- Description of the task:
From the entries below, tally how many lines contain "import" and report only that figure.

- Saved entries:
--- --- ---

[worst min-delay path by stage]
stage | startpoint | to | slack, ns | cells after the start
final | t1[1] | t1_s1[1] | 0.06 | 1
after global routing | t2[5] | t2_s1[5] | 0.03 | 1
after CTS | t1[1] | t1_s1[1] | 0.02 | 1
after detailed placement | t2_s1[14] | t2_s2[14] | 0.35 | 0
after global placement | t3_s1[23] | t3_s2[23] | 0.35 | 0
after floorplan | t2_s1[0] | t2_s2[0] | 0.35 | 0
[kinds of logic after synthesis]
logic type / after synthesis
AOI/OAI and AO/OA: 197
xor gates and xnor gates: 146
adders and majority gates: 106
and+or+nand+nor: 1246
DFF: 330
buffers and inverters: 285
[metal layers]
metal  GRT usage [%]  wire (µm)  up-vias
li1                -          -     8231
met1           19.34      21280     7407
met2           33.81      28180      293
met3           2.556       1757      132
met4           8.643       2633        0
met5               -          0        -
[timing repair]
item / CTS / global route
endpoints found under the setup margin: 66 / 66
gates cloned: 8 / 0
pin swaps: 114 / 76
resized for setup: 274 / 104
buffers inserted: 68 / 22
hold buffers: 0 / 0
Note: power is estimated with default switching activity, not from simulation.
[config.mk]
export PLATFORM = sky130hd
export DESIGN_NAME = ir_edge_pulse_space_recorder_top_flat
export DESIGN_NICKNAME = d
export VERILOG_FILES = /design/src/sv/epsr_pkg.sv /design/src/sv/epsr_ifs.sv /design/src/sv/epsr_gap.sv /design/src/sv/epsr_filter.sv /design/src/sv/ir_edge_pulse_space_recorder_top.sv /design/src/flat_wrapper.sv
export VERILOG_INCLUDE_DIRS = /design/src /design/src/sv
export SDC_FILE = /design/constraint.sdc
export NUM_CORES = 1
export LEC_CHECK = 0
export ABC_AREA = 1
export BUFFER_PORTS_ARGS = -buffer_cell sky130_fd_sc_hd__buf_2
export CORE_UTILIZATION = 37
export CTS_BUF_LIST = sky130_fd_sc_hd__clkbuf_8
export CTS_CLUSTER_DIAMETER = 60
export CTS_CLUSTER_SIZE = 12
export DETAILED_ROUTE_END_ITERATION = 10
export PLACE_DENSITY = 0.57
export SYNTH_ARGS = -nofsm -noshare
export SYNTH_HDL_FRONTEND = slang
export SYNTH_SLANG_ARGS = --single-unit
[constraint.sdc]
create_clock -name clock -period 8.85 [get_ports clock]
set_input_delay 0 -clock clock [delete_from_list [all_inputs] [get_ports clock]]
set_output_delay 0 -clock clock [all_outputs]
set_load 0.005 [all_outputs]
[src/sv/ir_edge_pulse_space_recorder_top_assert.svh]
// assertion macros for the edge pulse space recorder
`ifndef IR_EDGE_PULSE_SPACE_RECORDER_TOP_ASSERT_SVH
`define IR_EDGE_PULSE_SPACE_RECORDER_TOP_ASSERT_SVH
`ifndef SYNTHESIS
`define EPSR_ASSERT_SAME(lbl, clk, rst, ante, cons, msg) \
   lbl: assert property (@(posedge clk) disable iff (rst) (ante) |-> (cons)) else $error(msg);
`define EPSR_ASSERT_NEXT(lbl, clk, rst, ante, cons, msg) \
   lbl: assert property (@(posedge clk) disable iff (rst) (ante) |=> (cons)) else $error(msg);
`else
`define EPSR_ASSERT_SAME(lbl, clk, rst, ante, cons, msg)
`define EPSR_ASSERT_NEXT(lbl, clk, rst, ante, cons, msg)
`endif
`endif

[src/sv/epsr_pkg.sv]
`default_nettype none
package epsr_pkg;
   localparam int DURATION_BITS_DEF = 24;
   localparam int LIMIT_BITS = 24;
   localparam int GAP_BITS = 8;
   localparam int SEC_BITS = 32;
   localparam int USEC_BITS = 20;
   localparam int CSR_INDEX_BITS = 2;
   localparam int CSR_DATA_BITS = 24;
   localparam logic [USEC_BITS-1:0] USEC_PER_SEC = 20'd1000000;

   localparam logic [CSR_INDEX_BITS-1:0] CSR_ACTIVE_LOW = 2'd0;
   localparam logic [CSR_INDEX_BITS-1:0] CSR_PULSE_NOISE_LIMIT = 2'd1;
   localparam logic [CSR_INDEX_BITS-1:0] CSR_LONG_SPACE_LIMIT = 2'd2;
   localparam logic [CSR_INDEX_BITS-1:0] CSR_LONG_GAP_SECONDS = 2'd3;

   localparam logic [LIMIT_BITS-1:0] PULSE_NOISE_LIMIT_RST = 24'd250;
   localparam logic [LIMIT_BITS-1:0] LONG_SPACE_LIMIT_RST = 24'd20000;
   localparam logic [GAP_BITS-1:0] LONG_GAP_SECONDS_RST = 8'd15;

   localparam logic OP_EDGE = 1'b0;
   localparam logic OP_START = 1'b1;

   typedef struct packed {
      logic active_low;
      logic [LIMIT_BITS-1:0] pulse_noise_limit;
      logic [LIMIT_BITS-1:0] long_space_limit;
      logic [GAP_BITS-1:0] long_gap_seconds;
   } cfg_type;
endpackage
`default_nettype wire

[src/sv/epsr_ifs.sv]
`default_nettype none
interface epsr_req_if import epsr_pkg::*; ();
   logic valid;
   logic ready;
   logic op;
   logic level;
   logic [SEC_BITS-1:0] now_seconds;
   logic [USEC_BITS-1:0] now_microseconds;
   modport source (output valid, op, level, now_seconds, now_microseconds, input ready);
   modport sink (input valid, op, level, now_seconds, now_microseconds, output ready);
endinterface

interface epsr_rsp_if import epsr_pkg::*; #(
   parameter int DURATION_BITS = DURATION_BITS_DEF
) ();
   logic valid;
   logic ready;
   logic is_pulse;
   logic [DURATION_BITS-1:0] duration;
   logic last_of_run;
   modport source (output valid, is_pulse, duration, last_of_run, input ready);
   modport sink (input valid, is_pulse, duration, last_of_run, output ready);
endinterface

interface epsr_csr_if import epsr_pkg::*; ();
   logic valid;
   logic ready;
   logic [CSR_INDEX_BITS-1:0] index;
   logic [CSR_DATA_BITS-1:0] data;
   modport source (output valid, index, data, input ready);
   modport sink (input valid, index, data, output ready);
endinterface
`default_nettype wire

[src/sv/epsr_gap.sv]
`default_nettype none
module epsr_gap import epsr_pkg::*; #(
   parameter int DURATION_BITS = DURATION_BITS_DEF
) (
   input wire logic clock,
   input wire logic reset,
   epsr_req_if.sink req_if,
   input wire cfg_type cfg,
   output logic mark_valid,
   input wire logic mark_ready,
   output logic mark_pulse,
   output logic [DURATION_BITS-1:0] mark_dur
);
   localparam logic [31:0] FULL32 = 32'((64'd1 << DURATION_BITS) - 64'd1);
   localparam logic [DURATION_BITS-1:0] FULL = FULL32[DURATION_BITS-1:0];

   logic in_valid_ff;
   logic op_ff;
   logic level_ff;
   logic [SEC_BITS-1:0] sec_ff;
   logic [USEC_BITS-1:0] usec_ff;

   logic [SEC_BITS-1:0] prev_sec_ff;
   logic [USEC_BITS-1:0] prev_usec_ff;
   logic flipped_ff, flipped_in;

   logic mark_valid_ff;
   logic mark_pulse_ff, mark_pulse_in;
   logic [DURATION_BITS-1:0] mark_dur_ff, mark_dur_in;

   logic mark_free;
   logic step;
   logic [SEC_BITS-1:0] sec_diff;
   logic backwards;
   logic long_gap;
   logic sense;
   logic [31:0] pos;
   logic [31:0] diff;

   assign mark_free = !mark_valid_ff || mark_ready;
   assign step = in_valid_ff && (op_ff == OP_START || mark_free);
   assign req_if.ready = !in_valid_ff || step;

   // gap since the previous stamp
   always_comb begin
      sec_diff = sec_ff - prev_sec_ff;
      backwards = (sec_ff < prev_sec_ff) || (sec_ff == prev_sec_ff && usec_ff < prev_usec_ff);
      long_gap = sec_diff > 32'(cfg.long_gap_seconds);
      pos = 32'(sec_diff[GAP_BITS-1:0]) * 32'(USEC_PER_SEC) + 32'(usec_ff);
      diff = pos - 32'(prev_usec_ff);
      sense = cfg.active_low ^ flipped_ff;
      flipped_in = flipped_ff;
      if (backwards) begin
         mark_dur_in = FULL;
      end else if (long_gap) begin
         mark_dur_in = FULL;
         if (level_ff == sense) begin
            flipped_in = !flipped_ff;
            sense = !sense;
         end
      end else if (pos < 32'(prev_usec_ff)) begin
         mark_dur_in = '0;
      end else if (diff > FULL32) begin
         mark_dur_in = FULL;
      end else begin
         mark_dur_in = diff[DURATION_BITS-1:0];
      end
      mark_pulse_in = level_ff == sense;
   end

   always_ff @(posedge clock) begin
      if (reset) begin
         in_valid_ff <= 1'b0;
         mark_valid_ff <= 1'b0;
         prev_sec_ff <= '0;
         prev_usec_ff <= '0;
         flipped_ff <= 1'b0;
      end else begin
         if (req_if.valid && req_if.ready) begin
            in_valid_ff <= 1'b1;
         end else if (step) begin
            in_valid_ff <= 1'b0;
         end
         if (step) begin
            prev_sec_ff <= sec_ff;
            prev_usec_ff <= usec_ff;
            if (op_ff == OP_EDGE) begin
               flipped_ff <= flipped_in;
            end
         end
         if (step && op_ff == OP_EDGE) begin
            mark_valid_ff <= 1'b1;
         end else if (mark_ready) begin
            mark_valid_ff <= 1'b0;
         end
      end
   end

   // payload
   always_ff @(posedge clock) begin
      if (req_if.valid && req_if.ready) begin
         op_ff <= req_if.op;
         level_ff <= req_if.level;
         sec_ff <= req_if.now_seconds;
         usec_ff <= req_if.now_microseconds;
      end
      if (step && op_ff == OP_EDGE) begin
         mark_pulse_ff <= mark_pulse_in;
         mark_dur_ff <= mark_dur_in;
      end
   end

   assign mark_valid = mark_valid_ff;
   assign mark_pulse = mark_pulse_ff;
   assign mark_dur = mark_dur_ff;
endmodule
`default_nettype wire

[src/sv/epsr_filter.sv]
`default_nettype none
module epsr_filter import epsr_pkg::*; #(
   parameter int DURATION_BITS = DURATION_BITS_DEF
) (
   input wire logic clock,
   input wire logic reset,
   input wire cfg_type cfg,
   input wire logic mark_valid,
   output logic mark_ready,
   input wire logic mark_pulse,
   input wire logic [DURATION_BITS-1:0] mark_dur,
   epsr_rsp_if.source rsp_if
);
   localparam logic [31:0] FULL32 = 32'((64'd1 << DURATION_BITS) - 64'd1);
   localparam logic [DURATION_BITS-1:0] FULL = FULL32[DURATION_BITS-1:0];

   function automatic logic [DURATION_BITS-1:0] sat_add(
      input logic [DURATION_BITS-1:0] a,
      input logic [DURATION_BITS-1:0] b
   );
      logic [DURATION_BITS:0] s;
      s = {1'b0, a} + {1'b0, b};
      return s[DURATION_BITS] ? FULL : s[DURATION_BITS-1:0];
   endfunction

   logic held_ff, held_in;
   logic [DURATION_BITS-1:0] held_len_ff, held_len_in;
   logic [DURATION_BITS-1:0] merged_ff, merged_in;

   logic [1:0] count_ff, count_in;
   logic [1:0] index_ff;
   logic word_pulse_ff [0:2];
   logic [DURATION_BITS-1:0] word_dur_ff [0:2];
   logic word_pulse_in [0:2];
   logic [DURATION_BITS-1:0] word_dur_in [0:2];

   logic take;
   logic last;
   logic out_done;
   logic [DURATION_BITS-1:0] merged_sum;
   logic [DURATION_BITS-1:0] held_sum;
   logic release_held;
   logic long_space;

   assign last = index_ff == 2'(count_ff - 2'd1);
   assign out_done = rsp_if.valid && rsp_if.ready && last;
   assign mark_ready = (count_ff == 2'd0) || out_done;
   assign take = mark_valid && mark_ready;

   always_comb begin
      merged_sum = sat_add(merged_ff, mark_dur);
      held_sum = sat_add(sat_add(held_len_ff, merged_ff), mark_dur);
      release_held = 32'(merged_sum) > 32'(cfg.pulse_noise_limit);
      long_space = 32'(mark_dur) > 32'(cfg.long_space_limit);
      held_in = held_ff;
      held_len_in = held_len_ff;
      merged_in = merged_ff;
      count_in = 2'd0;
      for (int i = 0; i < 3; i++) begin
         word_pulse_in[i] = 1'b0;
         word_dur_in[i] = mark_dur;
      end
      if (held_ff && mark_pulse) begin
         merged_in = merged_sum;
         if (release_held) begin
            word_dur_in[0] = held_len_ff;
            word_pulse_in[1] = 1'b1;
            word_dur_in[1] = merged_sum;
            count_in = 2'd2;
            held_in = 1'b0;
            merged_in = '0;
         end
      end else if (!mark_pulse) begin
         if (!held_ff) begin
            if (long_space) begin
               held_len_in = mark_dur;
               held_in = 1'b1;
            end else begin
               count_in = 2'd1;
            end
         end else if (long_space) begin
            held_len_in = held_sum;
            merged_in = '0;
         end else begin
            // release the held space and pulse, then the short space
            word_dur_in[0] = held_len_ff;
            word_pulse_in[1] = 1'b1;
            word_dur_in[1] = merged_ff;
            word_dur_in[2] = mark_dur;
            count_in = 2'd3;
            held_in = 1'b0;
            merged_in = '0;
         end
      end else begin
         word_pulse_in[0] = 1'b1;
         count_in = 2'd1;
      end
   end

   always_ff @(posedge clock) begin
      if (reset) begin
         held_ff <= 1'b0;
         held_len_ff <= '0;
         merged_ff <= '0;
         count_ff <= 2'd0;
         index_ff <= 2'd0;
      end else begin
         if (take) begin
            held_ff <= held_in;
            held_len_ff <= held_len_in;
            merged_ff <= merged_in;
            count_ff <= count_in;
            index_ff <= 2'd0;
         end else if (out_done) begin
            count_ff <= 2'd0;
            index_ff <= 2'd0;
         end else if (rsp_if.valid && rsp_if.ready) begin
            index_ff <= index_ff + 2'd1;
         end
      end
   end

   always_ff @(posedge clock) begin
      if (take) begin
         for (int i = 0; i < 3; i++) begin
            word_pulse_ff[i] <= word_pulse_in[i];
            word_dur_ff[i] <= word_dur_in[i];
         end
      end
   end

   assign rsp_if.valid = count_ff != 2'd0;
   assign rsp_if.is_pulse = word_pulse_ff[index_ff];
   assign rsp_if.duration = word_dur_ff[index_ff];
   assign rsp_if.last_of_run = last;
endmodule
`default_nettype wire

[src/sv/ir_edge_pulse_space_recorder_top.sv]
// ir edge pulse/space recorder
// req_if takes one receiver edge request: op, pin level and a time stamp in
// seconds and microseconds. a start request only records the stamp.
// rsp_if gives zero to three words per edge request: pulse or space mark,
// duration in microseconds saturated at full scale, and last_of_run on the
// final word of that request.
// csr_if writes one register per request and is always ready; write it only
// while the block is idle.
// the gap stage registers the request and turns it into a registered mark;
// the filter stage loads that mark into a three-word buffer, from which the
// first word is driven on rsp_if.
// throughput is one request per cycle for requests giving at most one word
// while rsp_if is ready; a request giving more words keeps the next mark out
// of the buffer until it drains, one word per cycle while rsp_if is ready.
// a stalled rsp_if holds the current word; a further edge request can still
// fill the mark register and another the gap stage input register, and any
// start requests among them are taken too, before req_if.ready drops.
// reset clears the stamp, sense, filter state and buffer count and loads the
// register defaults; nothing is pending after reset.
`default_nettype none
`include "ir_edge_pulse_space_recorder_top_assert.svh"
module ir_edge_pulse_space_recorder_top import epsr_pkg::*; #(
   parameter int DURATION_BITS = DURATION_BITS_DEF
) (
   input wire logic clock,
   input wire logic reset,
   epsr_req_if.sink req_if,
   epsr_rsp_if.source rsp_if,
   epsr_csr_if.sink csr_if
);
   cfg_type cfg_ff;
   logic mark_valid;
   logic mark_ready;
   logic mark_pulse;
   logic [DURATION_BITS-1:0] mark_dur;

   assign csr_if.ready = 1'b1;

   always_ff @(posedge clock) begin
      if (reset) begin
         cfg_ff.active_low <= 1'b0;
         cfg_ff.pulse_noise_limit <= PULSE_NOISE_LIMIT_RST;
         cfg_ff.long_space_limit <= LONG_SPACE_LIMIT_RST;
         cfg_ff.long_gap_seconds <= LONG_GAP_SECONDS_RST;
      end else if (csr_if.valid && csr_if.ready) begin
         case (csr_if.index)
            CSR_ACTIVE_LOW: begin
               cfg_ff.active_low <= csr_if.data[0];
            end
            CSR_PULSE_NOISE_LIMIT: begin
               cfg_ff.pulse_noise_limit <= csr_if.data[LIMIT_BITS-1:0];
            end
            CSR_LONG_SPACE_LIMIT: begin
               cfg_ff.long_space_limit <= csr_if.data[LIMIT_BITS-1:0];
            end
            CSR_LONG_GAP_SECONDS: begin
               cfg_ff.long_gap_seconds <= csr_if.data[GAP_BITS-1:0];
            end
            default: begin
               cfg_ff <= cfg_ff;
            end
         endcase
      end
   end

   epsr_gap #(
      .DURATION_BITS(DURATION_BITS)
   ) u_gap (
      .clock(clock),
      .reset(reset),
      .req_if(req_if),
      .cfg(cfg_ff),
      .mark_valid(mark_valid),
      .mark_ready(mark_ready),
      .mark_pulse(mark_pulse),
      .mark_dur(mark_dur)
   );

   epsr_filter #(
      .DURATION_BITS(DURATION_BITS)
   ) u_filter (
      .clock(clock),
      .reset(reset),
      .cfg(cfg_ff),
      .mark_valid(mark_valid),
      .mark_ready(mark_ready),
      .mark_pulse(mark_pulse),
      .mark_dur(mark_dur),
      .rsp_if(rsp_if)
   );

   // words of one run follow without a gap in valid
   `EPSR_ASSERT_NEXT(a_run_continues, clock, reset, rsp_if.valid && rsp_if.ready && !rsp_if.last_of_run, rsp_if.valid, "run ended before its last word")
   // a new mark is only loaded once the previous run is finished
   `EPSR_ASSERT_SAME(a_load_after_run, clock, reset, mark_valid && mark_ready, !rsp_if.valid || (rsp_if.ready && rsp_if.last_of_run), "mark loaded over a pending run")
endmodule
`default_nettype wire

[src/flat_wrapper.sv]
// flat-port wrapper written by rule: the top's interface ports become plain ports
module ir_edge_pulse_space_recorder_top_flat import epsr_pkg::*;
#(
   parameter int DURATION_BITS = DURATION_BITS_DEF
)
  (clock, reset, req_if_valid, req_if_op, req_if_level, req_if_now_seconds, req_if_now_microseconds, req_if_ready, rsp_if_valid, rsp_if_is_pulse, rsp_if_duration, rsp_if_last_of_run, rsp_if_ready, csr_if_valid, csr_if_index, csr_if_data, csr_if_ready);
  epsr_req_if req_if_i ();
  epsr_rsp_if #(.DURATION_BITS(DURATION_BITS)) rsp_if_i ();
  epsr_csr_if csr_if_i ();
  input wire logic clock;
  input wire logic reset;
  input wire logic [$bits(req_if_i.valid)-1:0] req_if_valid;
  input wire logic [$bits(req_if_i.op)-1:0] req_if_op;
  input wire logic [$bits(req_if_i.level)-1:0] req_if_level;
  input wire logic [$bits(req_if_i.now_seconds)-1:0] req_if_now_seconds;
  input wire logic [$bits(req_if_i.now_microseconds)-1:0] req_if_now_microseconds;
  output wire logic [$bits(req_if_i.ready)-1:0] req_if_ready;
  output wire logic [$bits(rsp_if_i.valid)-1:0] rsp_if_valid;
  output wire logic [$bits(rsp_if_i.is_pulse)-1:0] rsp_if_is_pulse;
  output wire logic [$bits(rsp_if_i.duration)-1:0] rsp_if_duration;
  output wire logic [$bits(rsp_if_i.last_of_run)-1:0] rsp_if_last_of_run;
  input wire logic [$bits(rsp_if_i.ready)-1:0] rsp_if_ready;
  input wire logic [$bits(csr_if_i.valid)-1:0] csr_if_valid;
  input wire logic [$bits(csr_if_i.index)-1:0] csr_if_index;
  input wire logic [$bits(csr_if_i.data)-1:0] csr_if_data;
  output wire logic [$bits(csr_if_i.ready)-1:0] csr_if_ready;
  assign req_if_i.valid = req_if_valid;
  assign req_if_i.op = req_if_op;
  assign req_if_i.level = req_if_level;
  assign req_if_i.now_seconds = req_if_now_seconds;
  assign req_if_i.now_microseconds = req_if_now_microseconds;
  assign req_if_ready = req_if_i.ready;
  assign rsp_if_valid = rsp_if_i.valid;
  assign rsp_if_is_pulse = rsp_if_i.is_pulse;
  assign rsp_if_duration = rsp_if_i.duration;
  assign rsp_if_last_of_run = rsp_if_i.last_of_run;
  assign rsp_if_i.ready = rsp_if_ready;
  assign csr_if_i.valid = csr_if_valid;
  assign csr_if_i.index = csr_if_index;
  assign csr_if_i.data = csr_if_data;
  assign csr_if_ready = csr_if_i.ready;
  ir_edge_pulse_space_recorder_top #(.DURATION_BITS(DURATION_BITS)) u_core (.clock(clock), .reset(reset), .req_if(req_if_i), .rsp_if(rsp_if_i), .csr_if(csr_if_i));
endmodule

--- --- ---

- Exercise answer:
7